…and how to manage it
There is almost no human being on Earth who does not experience stress at least once in their entire life and also believes stress is bad and should be avoided at all costs. But, au contraire, stress is not bad, is not something to be afraid of, and most certainly not something to suppress. Although this may come as a surprise to many, stress is in fact, an aiding mechanism. People are often mistaking the onset of stress as something terribly toxic, and yes, they are right to a certain degree, but also very wrong. When we experience stress, our hearts begin to beat faster, our breathing rate increases, and the blood flow changes course, focusing on feeding the skeletal muscles and the brain, leaving little to the visceral organs. But this is a good thing; because it prepares us to fight or fly. The increased breathing rate provides more oxygen to the brain, and the increased heart rate pumps more blood throughout the organism. However, in a society where fighting or running away from a situation might not be the best outcome our self-preservation tends to win, forcing us to inhibit this instinctual response, at least we hope it does. Because the alternative, in many cases, might lead to bursts of anger or the reputation of a coward. If these instinctual responses are successfully inhibited then we might be dealing with excessing sweating, such as sweaty palms or a drenched shirt, trembling of the knees or of our voice, or both, and even blurred vision, all as a result of an adrenaline rush.

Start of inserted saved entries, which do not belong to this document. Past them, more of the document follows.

From an optimization exercise on the open Yosys and OpenROAD flow, aimed at small area and a short achievable clock period; shortcuts taken in it are not production practice. In this exercise RTL edits were held to simulation tests only and were not proved equivalent to the original. Power is estimated from default activity; no workload was simulated.

==> design.v <==
package tawas_isa_pkg;
  typedef enum logic [3:0] {
    op_nop  = 4'd0,
    op_ldi  = 4'd1,
    op_add  = 4'd2,
    op_sub  = 4'd3,
    op_and  = 4'd4,
    op_or   = 4'd5,
    op_xor  = 4'd6,
    op_shl  = 4'd7,
    op_ld   = 4'd8,
    op_st   = 4'd9,
    op_bz   = 4'd10,
    op_bnz  = 4'd11,
    op_halt = 4'd12
  } tawas_op_e;
  typedef logic [2:0] reg_sel_t;
  typedef logic [15:0] imm_t;
  typedef struct packed {
    tawas_op_e  op;
    reg_sel_t   rd;
    reg_sel_t   ra;
    reg_sel_t   rb;
    logic [2:0] rsvd;
    imm_t       imm;
  } tawas_instr_t;
endpackage
package tawas_pipe_pkg;
  typedef logic [1:0] slice_t;
  typedef enum logic {
    ls_load  = 1'b0,
    ls_store = 1'b1
  } ls_kind_e;
endpackage
module tawas_fetch
(
  input  logic                      clk,
  input  logic                      reset,
  output logic [24-1:0]    iaddr,
  input  logic [31:0]               idata,
  input  logic [4-1:0] au_flags,
  output tawas_pipe_pkg::slice_t                    slice,
  output logic [4-1:0] halted,
  output logic                      rf_imm_vld,
  output tawas_isa_pkg::reg_sel_t                  rf_imm_sel,
  output logic [31:0]               rf_imm,
  output logic                      au_op_vld,
  output tawas_isa_pkg::tawas_op_e                 au_op,
  output tawas_isa_pkg::reg_sel_t                  au_rd,
  output tawas_isa_pkg::reg_sel_t                  au_ra,
  output tawas_isa_pkg::reg_sel_t                  au_rb,
  output logic                      ls_op_vld,
  output tawas_pipe_pkg::ls_kind_e                  ls_kind,
  output tawas_isa_pkg::reg_sel_t                  ls_rd,
  output tawas_isa_pkg::reg_sel_t                  ls_ra,
  output tawas_isa_pkg::reg_sel_t                  ls_rb,
  output logic [31:0]               ls_imm,
  output tawas_pipe_pkg::slice_t                    dec_slice
);
  logic [24-1:0] pc [4];
  logic                   dec_vld;
  tawas_isa_pkg::tawas_instr_t           instr;
  tawas_isa_pkg::imm_t                   imm;
  logic [31:0]            imm_sext;
  logic [24-1:0] dec_pc;
  logic                   dec_zero;
  logic                   br_taken;
  logic                   dec_halt;
  assign iaddr = pc[slice];
  assign instr    = idata;
  assign imm      = instr.imm;
  assign imm_sext = {{16{imm[15]}}, imm};
  assign dec_pc   = pc[dec_slice];
  assign dec_zero = au_flags[dec_slice];
  assign br_taken = dec_vld && (((instr.op == tawas_isa_pkg::op_bz) && dec_zero) ||
                                ((instr.op == tawas_isa_pkg::op_bnz) && !dec_zero));
  assign dec_halt = dec_vld && (instr.op == tawas_isa_pkg::op_halt);
  assign rf_imm_vld = dec_vld && (instr.op == tawas_isa_pkg::op_ldi);
  assign rf_imm_sel = instr.rd;
  assign rf_imm     = imm_sext;
  assign au_op_vld = dec_vld && ((instr.op == tawas_isa_pkg::op_add) || (instr.op == tawas_isa_pkg::op_sub) ||
                                (instr.op == tawas_isa_pkg::op_and) || (instr.op == tawas_isa_pkg::op_or) ||
                                (instr.op == tawas_isa_pkg::op_xor) || (instr.op == tawas_isa_pkg::op_shl));
  assign au_op     = instr.op;
  assign au_rd     = instr.rd;
  assign au_ra     = instr.ra;
  assign au_rb     = instr.rb;
  assign ls_op_vld = dec_vld && ((instr.op == tawas_isa_pkg::op_ld) || (instr.op == tawas_isa_pkg::op_st));
  assign ls_kind   = (instr.op == tawas_isa_pkg::op_st) ? tawas_pipe_pkg::ls_store : tawas_pipe_pkg::ls_load;
  assign ls_rd     = instr.rd;
  assign ls_ra     = instr.ra;
  assign ls_rb     = instr.rb;
  assign ls_imm    = imm_sext;
  always_ff @(posedge clk) begin
    if (reset) begin
      slice     <= '0;
      dec_slice <= '0;
      dec_vld   <= 1'b0;
      halted    <= '0;
      for (int t = 0; t < 4; t++) begin
        pc[t] <= 24'(t * 64);
      end
    end else begin
      slice     <= tawas_pipe_pkg::slice_t'(slice + 1'b1);
      dec_slice <= slice;
      dec_vld   <= !halted[slice];
      if (dec_halt) begin
        halted[dec_slice] <= 1'b1;
      end else if (br_taken) begin
        pc[dec_slice] <= dec_pc + imm_sext[24-1:0];
      end else if (dec_vld) begin
        pc[dec_slice] <= dec_pc + 1'b1;
      end
    end
  end
endmodule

To deal with stress in a more contemporaneous way is to acknowledge that stress is not our enemy.
Firstly, stress appears when we take risks to search for meaning. Researchers believe that stress appears when the arousal level of an individual is higher than the arousal level that the action requires.
Secondly, stress is a guiding emotion in satisfaction, researchers believe that stress plays an important role in reaching an optimal level of arousal, or how Csikszentmihalyi called it, a state of flow. A state where the skills an individual possess are matching the skills required to perform a certain task. When there is an imbalance between the two parties, boredom or stress may appear due to the imbalance produced by engaging in the task with unmatched skills.
Thirdly, stress increases the breathing rate and by pumping more blood significantly reduces reaction times, ultimately minimising the chance for making errors, aiding us in performing at an optimal level.

Recent research at Stanford University found that the participants who believed stress is not causing them a disadvantage but is aiding them in performing at an optimal level experienced no negative effects and performed better than the group of participants who believed that stress is damaging to their health and performance; these participants have performed worse than sub-optimal and have also experienced negative side effects such as palpitations and excessive sweating.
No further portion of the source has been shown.